Lately I have been struggling to find something worth writing about. What is the point? Nothing changes. I’ve written multiple essays about the madness of our uniquely U.S. gun culture; but Americans keep dying at the wrong end of firearms in record numbers, and in most states it’s easier to acquire and carry a firearm than it was ten years ago.

I’ve written multiple essays about the need for the Democratic Party to get its collective head out of its ass and start functioning effectively to counter the insidious and pervasive evil that has become the Retrumplican Party, yet the Democrats keep bumbling along with the competence of the Keystone Kops while Retrumplicans across the nation take control of state legislatures, town councils, local school boards, and even the levers of elections themselves.

And what am I to write about a Supreme Court whose radical conservative majority was appointed by presidents who failed to win a majority of votes, who are young enough to be around for decades to come, who believe that corporations are people, the 2nd Amendment is more immaculate than the Virgin Mary, women’s bodies belong to the State, and conflicts of interest don’t apply to them?

How does one explain a citizenry that doesn’t seem to blink an eye at a president and a presidency that is so corrupt, so crude, so ignorant, so venal, so beyond the pale as to make Rome’s Nero look as benign as Captain Kangaroo, but cannot forgive a president for high gas prices in the midst of an international crisis caused by the ruthless dictator our previous president described as “a strong leader” and a “genius”?

And don’t even get me started on global warming. The notion that the human race is collectively capable of altering our behavior soon enough and significantly enough to stave off what the entire scientific community tells us is now all-but-inevitable, leading to a Mad Max world on the way to complete extinction is the very definition of “chimerical.”

How pathetic is it that the most upbeat essay I’ve been able to manage lately is one about how I’ve arranged a “green burial” for myself in the middle of a pine forest? How pathetic is it that I’m glad I won’t be having grandchildren because I don’t have to worry about the kind of world I’m leaving them? How pathetic is it that I’m glad most of my own life is already behind me and I won’t have to be around to see how this Shit Show finally ends?

I actually shared some of this Doom & Gloom recently in an e-mail to our Alleged Editor. And then my wife and I spent a day in rural Adams County, Pennsylvania, with my dear friend and artist Jane Irish, and her partner, the philosopher Crispin Sartwell. It was a magnificent spring day, bright sky, warm enough to eat outside on the porch of their converted old schoolhouse, shade provided by a newly leafing maple tree.

Jane showed us her latest project, a series of paintings that, when fully assembled, will be 30 feet by 30 feet, though each panel can also be displayed as an independent work. She was very excited by what she is doing, and her enthusiasm and joy were infectious. Crispin gave me a copy of his latest book, Beauty: A Quick Immersion. He signed it, “To Bill and Anne—Beauty, emerging even from the darkness. Crispin 5-16-22.”
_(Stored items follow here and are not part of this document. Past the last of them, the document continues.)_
File: config.mk
export PLATFORM = sky130hd
export DESIGN_NAME = cfu_gemm_ctrl
export DESIGN_NICKNAME = d
export VERILOG_FILES = /design/src/rtl/cfu_gemm_ctrl.sv
export SDC_FILE = /design/constraint.sdc
export NUM_CORES = 1
export LEC_CHECK = 0
export ABC_AREA = 1
export BUFFER_PORTS_ARGS = -buffer_cell sky130_fd_sc_hd__buf_2
export CAP_MARGIN = 10
export CORE_AREA = 2 2 157 159
export CTS_BUF_LIST = sky130_fd_sc_hd__clkbuf_4 sky130_fd_sc_hd__clkbuf_8
export DETAILED_ROUTE_END_ITERATION = 10
export DIE_AREA = 0 0 159 161
export PLACE_DENSITY = 0.71
export SYNTH_ARGS = -nofsm -noshare
export SYNTH_HDL_FRONTEND = slang
export SYNTH_SLANG_ARGS = --single-unit
export TNS_END_PERCENT = 50
File: constraint.sdc
create_clock -name clk -period 11.8 [get_ports clk]
set_input_delay 0.59 -clock clk [delete_from_list [all_inputs] [get_ports clk]]
set_output_delay 0.59 -clock clk [all_outputs]
set_load 0.1 [all_outputs]
File: src/rtl/cfu_gemm_ctrl.sv
// cfu_gemm_ctrl: custom-instruction command front-end for the A/B/C global
// buffers and the GEMM core. Decodes opcodes, issues single-word A/B writes,
// lane-selected C reads, and launches compute, answering once the core is done.
// Optional feature macro: CFU_AUTOINC_EN (auto-increment buffer pointers and
// bounded WAIT with timeout response).
module cfu_gemm_ctrl #(
  parameter int unsigned ADDR_BITS = 12,
  parameter int unsigned AB_BITS   = 32,
  parameter int unsigned C_BITS    = 128,
  parameter int unsigned DIM_BITS  = 8
) (
  input  logic                 clk,
  input  logic                 reset,
  input  logic                 cmd_valid,
  output logic                 cmd_ready,
  input  logic [9:0]           cmd_payload_function_id,
  input  logic [31:0]          cmd_payload_inputs_0,
  input  logic [31:0]          cmd_payload_inputs_1,
  output logic                 rsp_valid,
  input  logic                 rsp_ready,
  output logic [31:0]          rsp_payload_outputs_0,
  output logic                 a_wr_en,
  output logic                 b_wr_en,
  output logic [ADDR_BITS-1:0] a_index,
  output logic [ADDR_BITS-1:0] b_index,
  output logic [ADDR_BITS-1:0] c_index,
  output logic [AB_BITS-1:0]   a_data_in,
  output logic [AB_BITS-1:0]   b_data_in,
  input  logic [C_BITS-1:0]    c_data_out,
  input  logic [ADDR_BITS-1:0] core_a_index,
  input  logic [ADDR_BITS-1:0] core_b_index,
  input  logic [ADDR_BITS-1:0] core_c_index,
  output logic                 core_in_valid,
  output logic [DIM_BITS-1:0]  core_m,
  output logic [DIM_BITS-1:0]  core_k,
  output logic [DIM_BITS-1:0]  core_n,
  input  logic                 core_busy
);

  localparam int unsigned LANES     = C_BITS / 32;
  localparam int unsigned WAIT_BITS = 16;

  localparam logic [2:0] OP_NOP     = 3'd0;
  localparam logic [2:0] OP_WRITE   = 3'd1;
  localparam logic [2:0] OP_COMPUTE = 3'd2;
  localparam logic [2:0] OP_READ_C  = 3'd3;
  localparam logic [2:0] OP_STATUS  = 3'd4;

  typedef enum logic [2:0] {
    ST_IDLE, ST_WR, ST_RD_ADDR, ST_RD_DATA, ST_EXEC, ST_WAIT, ST_RSP
  } state_e;

  state_e               state_q, state_d;
  logic                 cmd_ready_q, cmd_ready_d;
  logic                 rsp_valid_q, rsp_valid_d;
  logic [31:0]          rsp_data_q, rsp_data_d;
  logic                 a_wr_en_q, a_wr_en_d;
  logic                 b_wr_en_q, b_wr_en_d;
  logic [ADDR_BITS-1:0] a_idx_q, a_idx_d;
  logic [ADDR_BITS-1:0] b_idx_q, b_idx_d;
  logic [ADDR_BITS-1:0] c_idx_q, c_idx_d;
  logic [AB_BITS-1:0]   wdata_q, wdata_d;
  logic                 in_valid_q, in_valid_d;
  logic [DIM_BITS-1:0]  m_q, m_d, k_q, k_d, n_q, n_d;
  logic [2:0]           op_q, op_d;
  logic [1:0]           lane_q, lane_d;
  logic                 seen_busy_q, seen_busy_d;
  logic                 err_q, err_d;
`ifdef CFU_AUTOINC_EN
  logic [ADDR_BITS-1:0] a_ptr_q, a_ptr_d;
  logic [ADDR_BITS-1:0] b_ptr_q, b_ptr_d;
  logic [ADDR_BITS-1:0] c_ptr_q, c_ptr_d;
  logic [WAIT_BITS-1:0] wait_cnt_q, wait_cnt_d;
`endif

  logic [2:0]           op_c;
  logic                 sel_b_c;
  logic                 auto_c;
  logic [ADDR_BITS-1:0] idx_in_c;
  logic [DIM_BITS-1:0]  dim_m_c, dim_k_c, dim_n_c;
  logic [31:0]          lane_word_c;
  logic                 core_owns_c;
  logic                 unused_in;

  assign op_c     = cmd_payload_function_id[2:0];
  assign sel_b_c  = cmd_payload_function_id[8];
`ifdef CFU_AUTOINC_EN
  assign auto_c   = cmd_payload_function_id[7];
`else
  assign auto_c   = 1'b0;
`endif
  assign idx_in_c = cmd_payload_inputs_0[ADDR_BITS-1:0];
  assign dim_m_c  = cmd_payload_inputs_0[DIM_BITS-1:0];
  assign dim_k_c  = cmd_payload_inputs_1[16 +: DIM_BITS];
  assign dim_n_c  = cmd_payload_inputs_1[0 +: DIM_BITS];

  // Operand bits outside the decoded fields are intentionally ignored.
  assign unused_in = ^{cmd_payload_function_id, cmd_payload_inputs_0,
                       cmd_payload_inputs_1, err_q, WAIT_BITS[0]};

  // Select the requested 32-bit lane of the C word; lanes beyond the word read 0.
  always_comb begin
    lane_word_c = '0;
    for (int unsigned i = 0; i < LANES; i++) begin
      if (32'(lane_q) == i) lane_word_c = c_data_out[32*i +: 32];
    end
  end

  // Buffer indices belong to the core only while it is computing.
  assign core_owns_c = (state_q == ST_EXEC) || (state_q == ST_WAIT);
  assign a_index     = core_owns_c ? core_a_index : a_idx_q;
  assign b_index     = core_owns_c ? core_b_index : b_idx_q;
  assign c_index     = core_owns_c ? core_c_index : c_idx_q;

  assign cmd_ready             = cmd_ready_q;
  assign rsp_valid             = rsp_valid_q;
  assign rsp_payload_outputs_0 = rsp_data_q;
  assign a_wr_en               = a_wr_en_q;
  assign b_wr_en               = b_wr_en_q;
  assign a_data_in             = wdata_q;
  assign b_data_in             = wdata_q;
  assign core_in_valid         = in_valid_q;
  assign core_m                = m_q;
  assign core_k                = k_q;
  assign core_n                = n_q;

  // Next-state and registered-output logic of the command FSM.
  always_comb begin
    state_d     = state_q;
    cmd_ready_d = cmd_ready_q;
    rsp_valid_d = rsp_valid_q;
    rsp_data_d  = rsp_data_q;
    a_wr_en_d   = 1'b0;
    b_wr_en_d   = 1'b0;
    a_idx_d     = a_idx_q;
    b_idx_d     = b_idx_q;
    c_idx_d     = c_idx_q;
    wdata_d     = wdata_q;
    in_valid_d  = 1'b0;
    m_d         = m_q;
    k_d         = k_q;
    n_d         = n_q;
    op_d        = op_q;
    lane_d      = lane_q;
    seen_busy_d = seen_busy_q;
    err_d       = err_q;
`ifdef CFU_AUTOINC_EN
    a_ptr_d     = a_ptr_q;
    b_ptr_d     = b_ptr_q;
    c_ptr_d     = c_ptr_q;
    wait_cnt_d  = wait_cnt_q;
`endif

    unique case (state_q)
      ST_IDLE: begin
        if (cmd_valid && cmd_ready_q) begin
          cmd_ready_d = 1'b0;
          op_d        = op_c;
          case (op_c)
            OP_NOP: begin
              rsp_data_d = 32'h0;
              err_d      = 1'b0;
`ifdef CFU_AUTOINC_EN
              a_ptr_d    = '0;
              b_ptr_d    = '0;
              c_ptr_d    = '0;
`endif
              state_d    = ST_RSP;
            end
            OP_WRITE: begin
              wdata_d = AB_BITS'(cmd_payload_inputs_1);
              if (sel_b_c) begin
                b_wr_en_d = 1'b1;
                b_idx_d   = idx_in_c;
`ifdef CFU_AUTOINC_EN
                if (auto_c) begin
                  b_idx_d = b_ptr_q;
                  b_ptr_d = b_ptr_q + ADDR_BITS'(1);
                end
`endif
              end else begin
                a_wr_en_d = 1'b1;
                a_idx_d   = idx_in_c;
`ifdef CFU_AUTOINC_EN
                if (auto_c) begin
                  a_idx_d = a_ptr_q;
                  a_ptr_d = a_ptr_q + ADDR_BITS'(1);
                end
`endif
              end
              state_d = ST_WR;
            end
            OP_COMPUTE: begin
              m_d = dim_m_c;
              k_d = dim_k_c;
              n_d = dim_n_c;
              if ((dim_m_c == '0) || (dim_k_c == '0) || (dim_n_c == '0)) begin
                rsp_data_d = 32'hFFFF_FFFE;
                err_d      = 1'b1;
                state_d    = ST_RSP;
              end else begin
                in_valid_d  = 1'b1;
                seen_busy_d = 1'b0;
`ifdef CFU_AUTOINC_EN
                wait_cnt_d  = '0;
`endif
                state_d     = ST_EXEC;
              end
            end
            OP_READ_C: begin
              c_idx_d = idx_in_c;
`ifdef CFU_AUTOINC_EN
              if (auto_c) begin
                c_idx_d = c_ptr_q;
                c_ptr_d = c_ptr_q + ADDR_BITS'(1);
              end
`endif
              lane_d  = cmd_payload_inputs_1[1:0];
              state_d = ST_RD_ADDR;
            end
            OP_STATUS: begin
              state_d = ST_RSP;
            end
            default: begin
              rsp_data_d = 32'hFFFF_FFFF;
              err_d      = 1'b1;
              state_d    = ST_RSP;
            end
          endcase
        end
      end
      ST_WR: begin
        rsp_data_d  = 32'h0;
        rsp_valid_d = 1'b1;
        state_d     = ST_RSP;
      end
      ST_RD_ADDR: begin
        state_d = ST_RD_DATA;
      end
      ST_RD_DATA: begin
        rsp_data_d  = lane_word_c;
        rsp_valid_d = 1'b1;
        state_d     = ST_RSP;
      end
      ST_EXEC: begin
        state_d = ST_WAIT;
      end
      ST_WAIT: begin
        if (core_busy) begin
          seen_busy_d = 1'b1;
        end else if (seen_busy_q) begin
          rsp_data_d  = 32'h1;
          rsp_valid_d = 1'b1;
          state_d     = ST_RSP;
        end
`ifdef CFU_AUTOINC_EN
        else if (wait_cnt_q == '1) begin
          rsp_data_d  = 32'hFFFF_FFFD;
          rsp_valid_d = 1'b1;
          err_d       = 1'b1;
          state_d     = ST_RSP;
        end else begin
          wait_cnt_d = wait_cnt_q + WAIT_BITS'(1);
        end
`endif
      end
      ST_RSP: begin
        if (!rsp_valid_q) begin
          // Commands answered straight from IDLE raise valid one cycle later.
          rsp_valid_d = 1'b1;
          if (op_q == OP_STATUS) rsp_data_d = {31'b0, core_busy};
        end else if (rsp_ready) begin
          rsp_valid_d = 1'b0;
          cmd_ready_d = 1'b1;
          state_d     = ST_IDLE;
        end
      end
      default: begin
        state_d = ST_IDLE;
      end
    endcase
  end

  // State and output registers with asynchronous reset.
  always_ff @(posedge clk or posedge reset) begin
    if (reset) begin
      state_q     <= ST_IDLE;
      cmd_ready_q <= 1'b1;
      rsp_valid_q <= 1'b0;
      rsp_data_q  <= '0;
      a_wr_en_q   <= 1'b0;
      b_wr_en_q   <= 1'b0;
      a_idx_q     <= '0;
      b_idx_q     <= '0;
      c_idx_q     <= '0;
      wdata_q     <= '0;
      in_valid_q  <= 1'b0;
      m_q         <= '0;
      k_q         <= '0;
      n_q         <= '0;
      op_q        <= '0;
      lane_q      <= '0;
      seen_busy_q <= 1'b0;
      err_q       <= 1'b0;
`ifdef CFU_AUTOINC_EN
      a_ptr_q     <= '0;
      b_ptr_q     <= '0;
      c_ptr_q     <= '0;
      wait_cnt_q  <= '0;
`endif
    end else begin
      state_q     <= state_d;
      cmd_ready_q <= cmd_ready_d;
      rsp_valid_q <= rsp_valid_d;
      rsp_data_q  <= rsp_data_d;
      a_wr_en_q   <= a_wr_en_d;
      b_wr_en_q   <= b_wr_en_d;
      a_idx_q     <= a_idx_d;
      b_idx_q     <= b_idx_d;
      c_idx_q     <= c_idx_d;
      wdata_q     <= wdata_d;
      in_valid_q  <= in_valid_d;
      m_q         <= m_d;
      k_q         <= k_d;
      n_q         <= n_d;
      op_q        <= op_d;
      lane_q      <= lane_d;
      seen_busy_q <= seen_busy_d;
      err_q       <= err_d;
`ifdef CFU_AUTOINC_EN
      a_ptr_q     <= a_ptr_d;
      b_ptr_q     <= b_ptr_d;
      c_ptr_q     <= c_ptr_d;
      wait_cnt_q  <= wait_cnt_d;
`endif
    end
  end

endmodule

==> impl_metrics.py <==
metrics = {
    "run_status": {
        "status": "completed",
    },
    "clock_network": {
        "insertion_delay_ns": 0.46,
        "cts_buffer_depth": 2,
        "cts_resized": 0,
        "cts_setup_buffers": 0,
        "path_clk_slew_ns": 0.10,
        "h-tree-depth": 4,
        "root_buffer": "clkbuf_8",
        "cts_sinks": 138,
        "ctsHoldBuffers": 0,
        "cts_buffers": 17,
        "cts_tree": "yes",
    },
    "layout": {
        "stdcell_count": 1566,
        "nets": 1470,
        "utilization_pct": 40.3,
        "area_growth_pct": 32.1,
        "drive_above_1_share_pct": 39.4,
    },
    "drt": {
        "post_drt_wl_per_cell_um": 15.0,
        "dr.first_iter.drc_count": 389,
        "drc": 0,
        "ant_nets": 0,
        "vias": 7152,
        "firstDrtPassIters": 5,
        "wl_um": 23400,
        "vias_per_cell": 4.57,
    },
    "global_route": {
        "antenna_found_initial": 2,
        "grt_start_max_net_pins": 77,
        "gr-total-overflow": 0,
        "grt_pass1_wl_um": 36500,
        "first_global_vias": 6861,
        "gr-usage-all-layers_pct": 17.9,
    },
    "timing": {
        "skew_ns": 0.0166,
        "setup_violations": 0,
        "fin_crit_ns": 3.13,
        "worst_slew_pin_slew_ns": 0.970,
        "timing.final.crit_share_pct": 26.6,
        "finalSetupTns_ns": 0,
        "max_freq_mhz": 319,
        "rsz0062_at_grt": "false",
        "slew_viol_final": 0,
        "hold_violations": 0,
        "slew_headroom_pct": 35.4,
    },
    "synth": {
        "synth_ff_type": "dfrtp_1",
        "synth_common_cells": "nand2_1 (302), dfrtp_1 (137), o21ai_0 (94)",
        "synth_top_area_share_pct": 46.9,
        "synth_seq_cells": 138,
        "synth_cell_types": 27,
        "syn_nets": 1146,
        "synth.largest_area_cell": "dfrtp_1",
        "synth.most_common_cell": "nand2_1",
        "ys_seq_area_share_pct": 47.3,
        "synth_area_mm2": 0.00731,
        "synth_edf_count": 0,
        "synthArstFlopShare_pct": 100,
        "synth_cells": 903,
        "synth_warnings": 0,
        "ys_top_cells_by_area": "dfrtp_1 (47%), nand2_1 (16%), mux2_2 (8.0%)",
        "syn_avg_cell_area_um2": 8.10,
    },
    "worst_setup_path": {
        "reg2reg_slack_ns": 8.67,
        "path_class": "reg -> reg",
        "arrival_ns": 3.47,
        "r2r-end": "rsp_payload_outputs_0[21]$_DFFE_PP0P_",
        "rr_worst_depth": 11,
        "r2r_start": "state_q[1]$_DFFE_PP0P_",
        "start_kind": "register",
        "critPathMaxFanout": 39,
        "crit_required_ns": 12.14,
        "critPathCaptureType": "register",
    },
    "floorplan": {
        "rows": 57,
        "core_area_mm2": 0.0240,
        "start_util_pct": 30.5,
        "design.portCount": 404,
        "die_h_um": 161,
        "dieArea_mm2": 0.0256,
        "die_x_um": 159,
    },
    "placed_design": {
        "portBuffers": 377,
        "gp_congestion": 0.907,
        "placedCellCount": 1532,
        "dp_hpwl_um": 17600,
    },
    "min_path": {
        "hold_path_class": "in -> async",
    },
    "flow_run": {
        "cap_violations": 0,
    },
}
[area by class of cell]
class                           instances  area (µm²)
Fill cell                            2477       14300
Antenna cell                            2        5.00
Multi-Input combinational cell        603        3110
Inverter                               78         298
Tap cell                              324         405
Timing Repair Buffer                  389        1980
Clock buffer                           17         234
Clock inverter                         15         170
Sequential cell                       138        3450
[per-layer routing]
metal  wire (µm)  share of wire, %  vias up  track usage, %
met4         571               2.4        0            6.45
li1            -                 -     3545               -
met1        9820                42     3275            21.4
met5           0                 0        -               0
met2       11400                49      304            31.2
met3        1610               6.9       28            4.88
[cells by family (layout without fill, tap and decap cells)]
group,after synthesis,count (layout),share of synthesized area [%]
buffers and inverters,162,499,10.4
and+or+nand+nor,394,394,21.8
DFF,138,138,47.3
AOI/OAI and AO/OA,157,157,12.5
other,0,2,0
muxes,52,52,8.01
[placed cells by master (no fill, tap or decap)]
| cell type | synthesis | routed |
|---|---|---|
| o211ai_1 | 33 | 33 |
| a21oi_1 | 4 | 4 |
| mux2_2 | 52 | 52 |
| o22ai_1 | 1 | 1 |
| dfstp_2 | 1 | 1 |
| nor2_2 | 1 | 2 |
| nor3_1 | 2 | 2 |
| bufinv_16 | 0 | 1 |
| dfrtp_1 | 137 | 137 |
| nand4_2 | 1 | 1 |
| nor4_1 | 1 | 1 |
| o21ai_2 | 0 | 1 |
| inv_2 | 5 | 5 |
| nand2_1 | 302 | 300 |
| nor2_1 | 25 | 24 |
| clkbuf_8 | 0 | 17 |
| nand3_2 | 1 | 1 |
| inv_8 | 0 | 5 |
| clkinv_4 | 0 | 1 |
| clkinv_8 | 0 | 1 |
| inv_6 | 0 | 6 |
| o21a_1 | 15 | 15 |
| buf_2 | 24 | 377 |
| o21ai_1 | 8 | 7 |
| nand3_1 | 57 | 57 |
| diode_2 | 0 | 2 |
| nand4_1 | 2 | 2 |
| nor3_4 | 1 | 2 |
| buf_4 | 33 | 12 |
| o21ai_0 | 94 | 94 |
| a21boi_0 | 2 | 2 |
| clkinvlp_4 | 0 | 2 |
| nand2_2 | 0 | 2 |
| inv_1 | 73 | 72 |
[worst max-delay path by stage]
stage                                 startpoint                               endpoint  slack (ns)  cells past startpoint
after global routing      state_q[1]$_DFFE_PP0P_  rsp_payload_outputs_0[16]$_DFFE_PP0P_        8.38                     11
after floorplan                            reset               a_data_in[0]$_DFFE_PP0P_        7.52                      1
after detailed placement  state_q[1]$_DFFE_PP0P_  rsp_payload_outputs_0[17]$_DFFE_PP0P_        8.68                     11
after global placement    state_q[1]$_DFFE_PP0P_   rsp_payload_outputs_0[0]$_DFFE_PP0P_        8.73                     11
final                     state_q[1]$_DFFE_PP0P_  rsp_payload_outputs_0[21]$_DFFE_PP0P_        8.67                     11
after CTS                 state_q[1]$_DFFE_PP0P_   rsp_payload_outputs_0[0]$_DFFE_PP0P_        8.66                     11
[flip-flops by register name, indices dropped and copies added, names as in the netlist]
signal	cells
b_idx_q	12
rsp_payload_outputs_0	32
a_data_in	32
core_in_valid	1
cmd_ready	1
state_q	3
lane_q	2
seen_busy_q	1
op_q	3
rsp_valid	1
a_wr_en	1
core_n	8
a_idx_q	12
c_idx_q	12
b_wr_en	1
core_m	8
core_k	8
[worst max-delay path: stages (launching register included)]
cell and delay, ns:
dfrtp_1 0.43, inv_2 0.10, nand2_2 0.64, nor2_1 0.14, nand2_1 0.16, nand2_1 0.11, nor3_4 0.18, buf_4 0.36
nand2_1 0.39, buf_4 0.35, nand2_1 0.08, nand2_1 0.05
[through the flow]
| stage | hold slack (ns) | instance area [µm²] | setup slack, ns |
|---|---|---|---|
| floorplan | 0.448 | 7310 | 7.52 |
| global placement | 0.451 | 9250 | 8.73 |
| detailed placement | 0.453 | 9250 | 8.68 |
| CTS | 0.209 | 9650 | 8.66 |
| global route | 0.237 | 9650 | 8.38 |
| finish | 0.209 | 9660 | 8.67 |
Power is left out: the tool's default activity adds up to more than one toggle a clock period on the data nets, which glitch-free logic cannot reach.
As we made the two-hour drive home, I found myself thinking about the e-mail I’d sent our Alleged Editor only the night before. Okay, the world is a pretty screwed up place, and maybe my country and the rest of humanity are headed for a cosmic train wreck.
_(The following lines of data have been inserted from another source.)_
$ cat src/rtl/recip_div.sv
// Serial restoring divider computing floor(2^32 / divisor), one quotient bit per cycle.
module recip_div
   import softmax_pkg::*;
#(
   parameter int unsigned DIV_W = 21
) (
   input  logic             clk,
   input  logic             rst_n,
   input  logic             start,
   input  logic [DIV_W-1:0] divisor,
   output logic             done,
   output logic [EXP_W-1:0] quotient
);

   localparam int unsigned IT_W = $clog2(DIV_ITER + 1);
   localparam logic [IT_W-1:0] LAST_IT = IT_W'(DIV_ITER - 1);

   logic [DIV_W-1:0] r_divisor;
   logic [DIV_W-1:0] r_rem;
   logic [EXP_W-1:0] r_quo;
   logic [IT_W-1:0]  r_iter;
   logic             r_run;

   logic             w_bit;
   logic [DIV_W:0]   w_shift;
   logic             w_ge;
   logic [DIV_W-1:0] w_rem_next;

   // The dividend is 2^32, so only the first bit shifted in is a one.
   assign w_bit      = (r_iter == '0);
   assign w_shift    = {r_rem, w_bit};
   assign w_ge       = (w_shift >= {1'b0, r_divisor});
   assign w_rem_next = w_ge ? DIV_W'(w_shift - {1'b0, r_divisor}) : DIV_W'(w_shift);

   assign done     = r_run && (r_iter == LAST_IT);
   assign quotient = r_quo;

   always_ff @(posedge clk or negedge rst_n) begin
      if (!rst_n) begin
         r_divisor <= '0;
         r_rem     <= '0;
         r_quo     <= '0;
         r_iter    <= '0;
         r_run     <= 1'b0;
      end else if (start) begin
         r_divisor <= divisor;
         r_rem     <= '0;
         r_quo     <= '0;
         r_iter    <= '0;
         r_run     <= 1'b1;
      end else if (r_run) begin
         // Divisor >= 2^16 keeps the quotient within EXP_W bits; bits shifted out are zero.
         r_rem  <= w_rem_next;
         r_quo  <= {r_quo[EXP_W-2:0], w_ge};
         r_iter <= r_iter + IT_W'(1);
         if (done) r_run <= 1'b0;
      end
   end

endmodule

$ cat src/rtl/softmax_fxp.sv
// Streaming fixed-point softmax: buffer scores, exp(x - max) via LUT, one reciprocal of the
// sum, then stream Q0.16 probabilities with valid/ready on both sides.
module softmax_fxp
   import softmax_pkg::*;
#(
   parameter int unsigned LEN    = 16,
   parameter int unsigned DATA_W = 16,
   parameter int unsigned FRAC_W = 8
) (
   input  logic              clk,
   input  logic              rst_n,
   input  logic              in_valid,
   output logic              in_ready,
   input  logic [DATA_W-1:0] in_data,
   input  logic              in_last,
   output logic              out_valid,
   input  logic              out_ready,
   output logic [PROB_W-1:0] out_data,
   output logic              out_last,
   output logic              busy
);

   localparam int unsigned CNT_W = $clog2(LEN + 1);
   localparam int unsigned IDX_W = (LEN > 1) ? $clog2(LEN) : 1;
   localparam int unsigned SUM_W = EXP_W + $clog2(LEN);
   localparam int unsigned D_W   = DATA_W + 1;
   localparam int unsigned PRD_W = 2 * EXP_W;
   localparam int unsigned SCL_W = PRD_W - PROB_W;
   localparam logic [CNT_W-1:0] LAST_CNT = CNT_W'(LEN - 1);

   state_t r_state, w_state_next;

   logic [DATA_W-1:0] r_buf  [LEN];
   logic [EXP_W-1:0]  r_ebuf [LEN];
   logic [DATA_W-1:0] r_max;
   logic [CNT_W-1:0]  r_cnt;
   logic [CNT_W-1:0]  r_n;
   logic [CNT_W-1:0]  r_pos;
   logic [SUM_W-1:0]  r_sum;

   logic              w_in_fire;
   logic              w_out_fire;
   logic              w_close;
   logic              w_pos_last;
   logic [IDX_W-1:0]  w_wr_idx;
   logic [IDX_W-1:0]  w_rd_idx;
   logic [DATA_W-1:0] w_rd_val;
   logic [D_W-1:0]    w_diff;
   logic [D_W-1:0]    w_lut_idx;
   logic [EXP_W-1:0]  w_e;
   logic [SUM_W-1:0]  w_sum_next;
   logic              w_div_start;
   logic              w_div_done;
   logic [EXP_W-1:0]  w_recip;
   logic [SCL_W-1:0]  w_scaled;

   assign in_ready  = (r_state == StIdle) || (r_state == StLoad);
   assign out_valid = (r_state == StOut);
   assign busy      = (r_state != StIdle);

   assign w_in_fire  = in_valid && in_ready;
   assign w_out_fire = out_valid && out_ready;
   assign w_close    = in_last || (r_cnt == LAST_CNT);
   assign w_pos_last = (r_pos == r_n - CNT_W'(1));
   assign w_wr_idx   = r_cnt[IDX_W-1:0];
   assign w_rd_idx   = r_pos[IDX_W-1:0];
   assign w_rd_val   = r_buf[w_rd_idx];

   // Max minus element is never negative; one extra bit holds the full range.
   assign w_diff     = {r_max[DATA_W-1], r_max} - {w_rd_val[DATA_W-1], w_rd_val};
   assign w_lut_idx  = w_diff >> (FRAC_W - LUT_FRAC);
   assign w_e        = (w_lut_idx < D_W'(LUT_DEPTH)) ? EXP_LUT[w_lut_idx[LUT_AW-1:0]] : '0;
   assign w_sum_next = r_sum + SUM_W'(w_e);

   assign w_scaled = SCL_W'((PRD_W'(r_ebuf[w_rd_idx]) * PRD_W'(w_recip)) >> PROB_W);
   assign out_data = !out_valid ? '0 :
                     (|w_scaled[SCL_W-1:PROB_W]) ? '1 : w_scaled[PROB_W-1:0];
   assign out_last = out_valid && w_pos_last;

   always_comb begin
      w_state_next = r_state;
      w_div_start  = 1'b0;
      unique case (r_state)
         StIdle: if (w_in_fire) w_state_next = w_close ? StExp : StLoad;
         StLoad: if (w_in_fire && w_close) w_state_next = StExp;
         StExp: begin
            if (w_pos_last) begin
               w_state_next = StDiv;
               w_div_start  = 1'b1;
            end
         end
         StDiv:  if (w_div_done) w_state_next = StOut;
         StOut:  if (w_out_fire && w_pos_last) w_state_next = StIdle;
         default: w_state_next = StIdle;
      endcase
   end

   always_ff @(posedge clk or negedge rst_n) begin
      if (!rst_n) begin
         r_state <= StIdle;
         r_cnt   <= '0;
         r_n     <= '0;
         r_pos   <= '0;
         r_sum   <= '0;
         r_max   <= '0;
      end else begin
         r_state <= w_state_next;
         if (w_in_fire) begin
            r_cnt <= w_close ? '0 : r_cnt + CNT_W'(1);
            if (w_close) r_n <= r_cnt + CNT_W'(1);
            if ((r_state == StIdle) || ($signed(in_data) > $signed(r_max))) r_max <= in_data;
         end
         if (r_state == StIdle) begin
            r_sum <= '0;
         end else if (r_state == StExp) begin
            r_sum <= w_sum_next;
         end
         if ((r_state == StExp) || w_out_fire) begin
            r_pos <= w_pos_last ? '0 : r_pos + CNT_W'(1);
         end
      end
   end

   always_ff @(posedge clk) begin
      if (w_in_fire) r_buf[w_wr_idx] <= in_data;
      if (r_state == StExp) r_ebuf[w_rd_idx] <= w_e;
   end

   recip_div #(
      .DIV_W(SUM_W)
   ) u_recip_div (
      .clk      (clk),
      .rst_n    (rst_n),
      .start    (w_div_start),
      .divisor  (w_sum_next),
      .done     (w_div_done),
      .quotient (w_recip)
   );

endmodule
But I am one small man in a very, very, very big universe that—as I wrote in another essay not all that long ago—doesn’t really care about me or humanity or Planet Earth. Whatever gave me the idea that what I think actually matters and what I write can actually change anything?

In the Twelve Step program I belong to, we’re told that we can only take care of our own side of the street. What happens on the other side of the street is not in our control. We also recite the Serenity Prayer, which reminds us to accept what we cannot change. This doesn’t mean docility or silence because we are also urged to find the courage to change what we can. But it does mean that we need to learn to accept and live with our limitations.

Moreover, if I think my little piece of the world is depressing, I really ought to remember what life is like these days for most people in Ukraine or Guatemala or Yemen. At least I’ve got food in my belly and a roof over my head, and nobody has shot at me lately.

My daughter and her partner just acquired a beehive. They’re going to be beekeepers, and they’re very happy about learning this new skill and in the process improving their immediate environment. My artist friend Jane has just landed a wonderful and unsolicited commission to do an installation for a prestigious university. My wife—let’s be completely honest here—my wife has stuck with me for 42 years, though God knows she’s had more than enough reason more than enough times to show me the door.

So what have I got to feel sorry for? And who knows? Maybe I just could be wrong about where my country, the human race, and this planet are headed. Wouldn’t that be nice?

W. D. Ehrhart is an ex-Marine sergeant who holds a PhD in American Studies from the University of Wales at Swansea, and taught for many years at the Haverford School for Boys.